> **Exercise**
Extract every line from the records below that contains the word "mstep".

*** Opening of Records for processing ***

Background: an optimization exercise with open tools, aiming at small area, a short achievable clock period and few clock cycles. Do not read the settings as production practice. Only simulation tests tie the RTL to the original design; equivalence was not proved. Power figures rest on the tool's default switching activity, not on a simulated workload.

==> flow/design.v <==
module slm_window (
    input  wire        clk,
    input  wire        rst,         
    input  wire        cmd_valid,
    output wire        cmd_ready,
    input  wire [1:0]  cmd_op,      
    input  wire [3:0]  cmd_id,      
    input  wire [63:0] cmd_data,    
    output wire        out_valid,
    input  wire        out_ready,
    output wire [63:0] out_data,
    output wire        out_last
);
    integer i;
    reg        b_valid;
    reg        b_beg;
    reg        b_end;
    reg [4:0]  b_e;       
    reg [7:0]  b_m;       
    reg [63:0] b_data;
    reg        stall;     
    reg         active;
    reg [63:0]  ws;           
    reg [64:0]  ws_e;         
    reg         mod_busy;
    reg [4:0]   mod_cnt;
    reg [8:0]   mod_r;
    reg [3:0]   nib;          
    reg         rdy;          
    reg [63:0]  e  [0:4];
    reg [4:0]   ve;
    reg [63:0]  mn [0:7];
    reg [63:0]  mx [0:7];
    reg [95:0]  sm [0:7];
    reg [7:0]   vm;
    reg [31:0]  n;
    reg         nz;
    reg [31:0]  dn;           
    reg [33:0]  dn3;          
    reg [7:0]   pv;           
    reg [63:0]  pval [0:7];
    reg         rp_valid;     
    reg [7:0]   rp_oh;
    reg         s2_valid;
    reg [7:0]   s2_oh;
    reg         s2_nz;
    reg [63:0]  s2_v;
    reg [63:0]  op_mn, op_mx;
    reg [95:0]  op_sm;
    reg         phase;        
    reg [4:0]   busy_e;
    reg [7:0]   busy_m;
    reg [4:0]   p;            
    reg         o_valid;
    reg         o_last;
    reg [63:0]  o_data;
    reg         d_run;
    reg         d_first;      
    reg         d_pass;       
    reg         d_done0;      
    reg         d_done;       
    reg [5:0]   d_h;          
    reg [5:0]   d_hw;         
    reg [31:0]  rm [0:3];
    reg [3:0]   fa, fb;       
    reg         b_same;       
    assign out_valid = o_valid;
    assign out_last  = o_last;
    assign out_data  = o_data;
    assign cmd_ready = rdy;
    wire exec = b_valid & ~stall;
    wire do_beg   = exec & b_beg & ~b_same;
    wire do_fin   = do_beg & nz;           
    wire do_fresh = do_beg & ~nz;
    wire [7:0]  u_sel  = rp_valid ? rp_oh : b_m;
    wire [7:0]  u_park = exec ? (b_m & busy_m) : 8'd0;
    wire [7:0]  psel   = u_sel & pv & ~busy_m;
    wire [7:0]  u_iss  = rp_valid ? rp_oh : (exec ? (b_m & ~busy_m) : 8'd0);
    reg  [63:0] pvs;
    reg  [63:0] cmn, cmx;
    reg  [95:0] csm;
    always @(*) begin
        pvs = 64'd0;
        cmn = 64'd0;
        cmx = 64'd0;
        csm = 96'd0;
        for (i = 0; i < 8; i = i + 1) begin
            if (psel[i])
                pvs = pvs | pval[i];
            if (u_sel[i] & vm[i]) begin
                cmn = cmn | mn[i];
                cmx = cmx | mx[i];
                csm = csm | sm[i];
            end
        end
    end
    wire [63:0] nmn = (~s2_nz | (s2_v < op_mn)) ? s2_v : op_mn;
    wire [63:0] nmx = (s2_v > op_mx) ? s2_v : op_mx;
    wire [95:0] nsm = op_sm + {32'd0, s2_v};
    wire [63:0] ovl = rp_valid ? 64'd0 : pvs;
    function [8:0] mstep;
        input [8:0] r;
        input       b;
        reg   [9:0] x;
        begin
            x = {r, b};
            mstep = (x >= 10'd300) ? (x - 10'd300) : x[8:0];
        end
    endfunction
    wire [3:0] mod_c1 = mod_cnt[3:0] + 4'd1;
    wire [8:0] mod_r4 = mstep(mstep(mstep(mstep(mod_r, nib[3]), nib[2]), nib[1]), nib[0]);
    wire       mod_last = mod_busy & mod_cnt[4];
    integer j, c;
    reg [23:0] grp0, grp1;
    reg [4:0]  d_start0, d_start1;
    always @(*) begin
        grp0 = 24'd0;
        grp1 = 24'd0;
        for (j = 0; j < 4; j = j + 1)
            for (c = 0; c < 24; c = c + 1) begin
                if (vm[j]     && (|sm[j][4*c +: 4]))     grp0[c] = 1'b1;
                if (vm[j + 4] && (|sm[j + 4][4*c +: 4])) grp1[c] = 1'b1;
            end
        d_start0 = 5'd0;
        d_start1 = 5'd0;
        for (c = 0; c < 24; c = c + 1) begin
            if (grp0[c]) d_start0 = c;
            if (grp1[c]) d_start1 = c;
        end
    end
    reg [31:0] rm_n [0:3];
    reg [3:0]  q1, q2;
    reg [34:0] dx, d1, d2, d3;
    integer m;
    always @(*) begin
        for (m = 0; m < 4; m = m + 1) begin
            dx = {1'b0, rm[m], fa[m], fb[m]};
            d1 = dx - {3'd0, dn};
            d2 = dx - {2'd0, dn, 1'b0};
            d3 = dx - {1'b0, dn3};
            if (!d3[34]) begin
                q1[m] = 1'b1; q2[m] = 1'b1; rm_n[m] = d3[31:0];
            end else if (!d2[34]) begin
                q1[m] = 1'b1; q2[m] = 1'b0; rm_n[m] = d2[31:0];
            end else if (!d1[34]) begin
                q1[m] = 1'b0; q2[m] = 1'b1; rm_n[m] = d1[31:0];
            end else begin
                q1[m] = 1'b0; q2[m] = 1'b0; rm_n[m] = dx[31:0];
            end
        end
    end
    reg [63:0] wsel;
    always @(*) begin
        case (p)
            5'd0:  wsel = ws;
            5'd1:  wsel = {32'd0, dn};
            5'd2:  wsel = ve[0] ? e[0] : 64'd0;
            5'd3:  wsel = ve[1] ? e[1] : 64'd0;
            5'd4:  wsel = ve[2] ? e[2] : 64'd0;
            5'd5:  wsel = ve[3] ? e[3] : 64'd0;
            5'd6:  wsel = ve[4] ? e[4] : 64'd0;
            5'd7:  wsel = vm[0] ? mn[0] : 64'd0;
            5'd8:  wsel = vm[0] ? sm[0][63:0] : 64'd0;
            5'd9:  wsel = vm[0] ? mx[0] : 64'd0;
            5'd10: wsel = vm[1] ? mn[1] : 64'd0;
            5'd11: wsel = vm[1] ? sm[1][63:0] : 64'd0;
            5'd12: wsel = vm[1] ? mx[1] : 64'd0;
            5'd13: wsel = vm[2] ? mn[2] : 64'd0;
            5'd14: wsel = vm[2] ? sm[2][63:0] : 64'd0;
            5'd15: wsel = vm[2] ? mx[2] : 64'd0;
            5'd16: wsel = vm[3] ? mn[3] : 64'd0;
            5'd17: wsel = vm[3] ? sm[3][63:0] : 64'd0;
            5'd18: wsel = vm[3] ? mx[3] : 64'd0;
            5'd19: wsel = vm[4] ? mn[4] : 64'd0;
            5'd20: wsel = vm[4] ? sm[4][63:0] : 64'd0;
            5'd21: wsel = vm[4] ? mx[4] : 64'd0;
            5'd22: wsel = vm[5] ? mn[5] : 64'd0;
            5'd23: wsel = vm[5] ? sm[5][63:0] : 64'd0;
            5'd24: wsel = vm[5] ? mx[5] : 64'd0;
            5'd25: wsel = vm[6] ? mn[6] : 64'd0;
            5'd26: wsel = vm[6] ? sm[6][63:0] : 64'd0;
            5'd27: wsel = vm[6] ? mx[6] : 64'd0;
            5'd28: wsel = vm[7] ? mn[7] : 64'd0;
            5'd29: wsel = vm[7] ? sm[7][63:0] : 64'd0;
            5'd30: wsel = vm[7] ? mx[7] : 64'd0;
            default: wsel = 64'd0;
        endcase
    end
    wire p_avg0 = (p == 5'd8)  | (p == 5'd11) | (p == 5'd14) | (p == 5'd17);
    wire p_avg1 = (p == 5'd20) | (p == 5'd23) | (p == 5'd26) | (p == 5'd29);
    wire load = phase & (~o_valid | out_ready) & (~p_avg0 | d_done0) & (~p_avg1 | d_done);
    reg [4:0] rel_e;
    reg [7:0] rel_m;
    always @(*) begin
        for (i = 0; i < 5; i = i + 1) rel_e[i] = load && (p == i + 2);
        for (i = 0; i < 8; i = i + 1) rel_m[i] = load && (p == 3 * i + 9);
    end
    wire       b_valid_n = stall ? b_valid : cmd_valid;
    wire       b_beg_n   = stall ? b_beg   : (cmd_op == 2'd0);
    wire       b_end_n   = stall ? b_end   : (cmd_op == 2'd2);
    reg  [4:0] b_e_n;
    reg  [7:0] b_m_n;
    always @(*) begin
        for (i = 0; i < 5; i = i + 1)
            b_e_n[i] = stall ? b_e[i] : ((cmd_op == 2'd1) && (cmd_id == i + 1));
        for (i = 0; i < 8; i = i + 1)
            b_m_n[i] = stall ? b_m[i] : ((cmd_op == 2'd1) && (cmd_id == i + 6));
    end
    wire       phase_n    = do_fin | (phase & ~(load & (p == 5'd30)));
    wire       o_valid_n  = do_fin | load | (o_valid & ~out_ready);
    wire [4:0] busy_e_n   = do_fin ? 5'h1f : (busy_e & ~rel_e);
    wire [7:0] busy_m_n   = do_fin ? 8'hff : (busy_m & ~rel_m);
    wire [7:0] pv_n       = u_park | (pv & ~u_iss);
    wire       nz_n       = (exec & b_end) | (nz & ~do_beg);
    wire [7:0] rp_cand_n  = pv_n & ~busy_m_n;
    wire       cmd_port_n = b_valid_n & (|(b_m_n & ~busy_m_n));
    reg  [7:0] rp_oh_n;
    always @(*) begin
        rp_oh_n = 8'd0;
        for (i = 7; i >= 0; i = i - 1)
            if (rp_cand_n[i]) rp_oh_n = 8'd1 << i;
        if (cmd_port_n) rp_oh_n = 8'd0;
    end
    wire       rp_valid_n = |rp_oh_n;
    wire same_in   = active & (cmd_data >= ws) & ({1'b0, cmd_data} < ws_e);
    wire same_hold = active & (b_data   >= ws) & ({1'b0, b_data}   < ws_e);
    wire same_n    = stall ? same_hold : same_in;
    wire blocked_n = (b_beg_n & (mod_busy | (exec & b_beg) | (|u_iss) |
                                 ((phase_n | o_valid_n | (|rp_cand_n)) & ~same_n))) |
                     (|(b_e_n & busy_e_n)) |
                     (|(b_m_n & u_iss)) |
                     (|(b_m_n & busy_m_n & (pv_n | {8{nz_n}})));
    always @(posedge clk) begin
        if (rst) begin
            b_valid  <= 1'b0;
            stall    <= 1'b0;
            rdy      <= 1'b1;
            active   <= 1'b0;
            mod_busy <= 1'b0;
            phase    <= 1'b0;
            busy_e   <= 5'd0;
            busy_m   <= 8'd0;
            o_valid  <= 1'b0;
            d_run    <= 1'b0;
            d_done   <= 1'b0;
            d_done0  <= 1'b0;
            nz       <= 1'b0;
            pv       <= 8'd0;
            rp_valid <= 1'b0;
            s2_valid <= 1'b0;
        end else begin
            b_valid  <= b_valid_n;
            b_beg    <= b_beg_n;
            b_end    <= b_end_n;
            b_e      <= b_e_n;
            b_m      <= b_m_n;
            stall    <= b_valid_n & blocked_n;
            rdy      <= ~(b_valid_n & blocked_n);
            b_same   <= same_n;
            if (!stall)
                b_data <= cmd_data;
            phase    <= phase_n;
            o_valid  <= o_valid_n;
            mod_busy <= do_beg | (mod_busy & ~mod_last);
            busy_e   <= busy_e_n;
            busy_m   <= busy_m_n;
            pv       <= pv_n;
            nz       <= nz_n;
            rp_valid <= rp_valid_n;
            rp_oh    <= rp_oh_n;
            for (i = 0; i < 8; i = i + 1)
                if (u_park[i]) pval[i] <= b_data;
            if (load) begin
                o_data  <= wsel;
                o_last  <= (p == 5'd30);
                p       <= p + 5'd1;
            end
            for (i = 0; i < 5; i = i + 1)
                if (rel_e[i]) ve[i] <= 1'b0;
            for (i = 0; i < 8; i = i + 1)
                if (rel_m[i]) vm[i] <= 1'b0;
            if (mod_busy) begin
                mod_cnt <= mod_cnt + 5'd1;
                mod_r   <= mod_r4;
                nib     <= ws[{~mod_c1, 2'b00} +: 4];
                if (mod_cnt[4]) begin
                    ws   <= ws - {55'd0, mod_r};
                    ws_e <= {1'b0, ws} + {56'd0, 9'd300 - mod_r};
                end
            end
            if (d_run) begin
                for (i = 0; i < 4; i = i + 1) begin
                    fa[i] <= d_pass ? sm[i + 4][{d_h, 1'b1}] : sm[i][{d_h, 1'b1}];
                    fb[i] <= d_pass ? sm[i + 4][{d_h, 1'b0}] : sm[i][{d_h, 1'b0}];
                end
                d_h     <= d_h - 6'd1;
                d_hw    <= d_h;
                d_first <= 1'b0;
                if (!d_first) begin
                    for (i = 0; i < 4; i = i + 1) begin
                        rm[i] <= rm_n[i];
                        if (!d_hw[5]) begin
                            if (d_pass) begin
                                sm[i + 4][{d_hw[4:0], 1'b1}] <= q1[i];
                                sm[i + 4][{d_hw[4:0], 1'b0}] <= q2[i];
                            end else begin
                                sm[i][{d_hw[4:0], 1'b1}] <= q1[i];
                                sm[i][{d_hw[4:0], 1'b0}] <= q2[i];
                            end
                        end
                    end
                    if (d_hw == 6'd0) begin
                        if (d_pass) begin
                            d_run  <= 1'b0;
                            d_done <= 1'b1;
                        end else begin
                            d_pass  <= 1'b1;
                            d_done0 <= 1'b1;
                            d_first <= 1'b1;
                            d_h     <= {d_start1, 1'b1};
                            for (i = 0; i < 4; i = i + 1)
                                rm[i] <= 32'd0;
                        end
                    end
                end
            end
            s2_valid <= |u_iss;
            s2_oh    <= u_iss;
            s2_nz    <= nz & ~rp_valid;
            s2_v     <= rp_valid ? pvs : b_data;
            op_mn    <= cmn | ovl;
            op_mx    <= cmx | ovl;
            op_sm    <= csm | {32'd0, ovl};
            for (i = 0; i < 8; i = i + 1)
                if (s2_valid && s2_oh[i]) begin
                    mn[i] <= nmn;
                    mx[i] <= nmx;
                    sm[i] <= nsm;
                    vm[i] <= 1'b1;
                end
            if (exec) begin
                if (b_end)
                    n <= n + 32'd1;
                for (i = 0; i < 5; i = i + 1)
                    if (b_e[i]) begin
                        e[i]  <= b_data;
                        ve[i] <= 1'b1;
                    end
                if (do_beg) begin
                    active   <= 1'b1;
                    ws       <= b_data;
                    nib      <= b_data[63:60];
                    mod_cnt  <= 5'd0;
                    mod_r    <= 9'd0;
                    n        <= 32'd0;
                end
                if (do_fresh) begin
                    ve <= 5'd0;
                    vm <= 8'd0;
                    pv <= 8'd0;
                end
                if (do_fin) begin
                    dn      <= n;
                    dn3     <= {1'b0, n, 1'b0} + {2'd0, n};
                    o_data  <= ws;
                    o_last  <= 1'b0;
                    p       <= 5'd1;
                    d_run   <= 1'b1;
                    d_first <= 1'b1;
                    d_pass  <= 1'b0;
                    d_done0 <= 1'b0;
                    d_done  <= 1'b0;
                    d_h     <= {d_start0, 1'b1};
                    for (i = 0; i < 4; i = i + 1)
                        rm[i] <= 32'd0;
                end
            end
        end
    end
endmodule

*** Close of Records for processing ***

> **Answer to this exercise**
    function [8:0] mstep;
            mstep = (x >= 10'd300) ? (x - 10'd300) : x[8:0];
    wire [8:0] mod_r4 = mstep(mstep(mstep(mstep(mod_r, nib[3]), nib[2]), nib[1]), nib[0]);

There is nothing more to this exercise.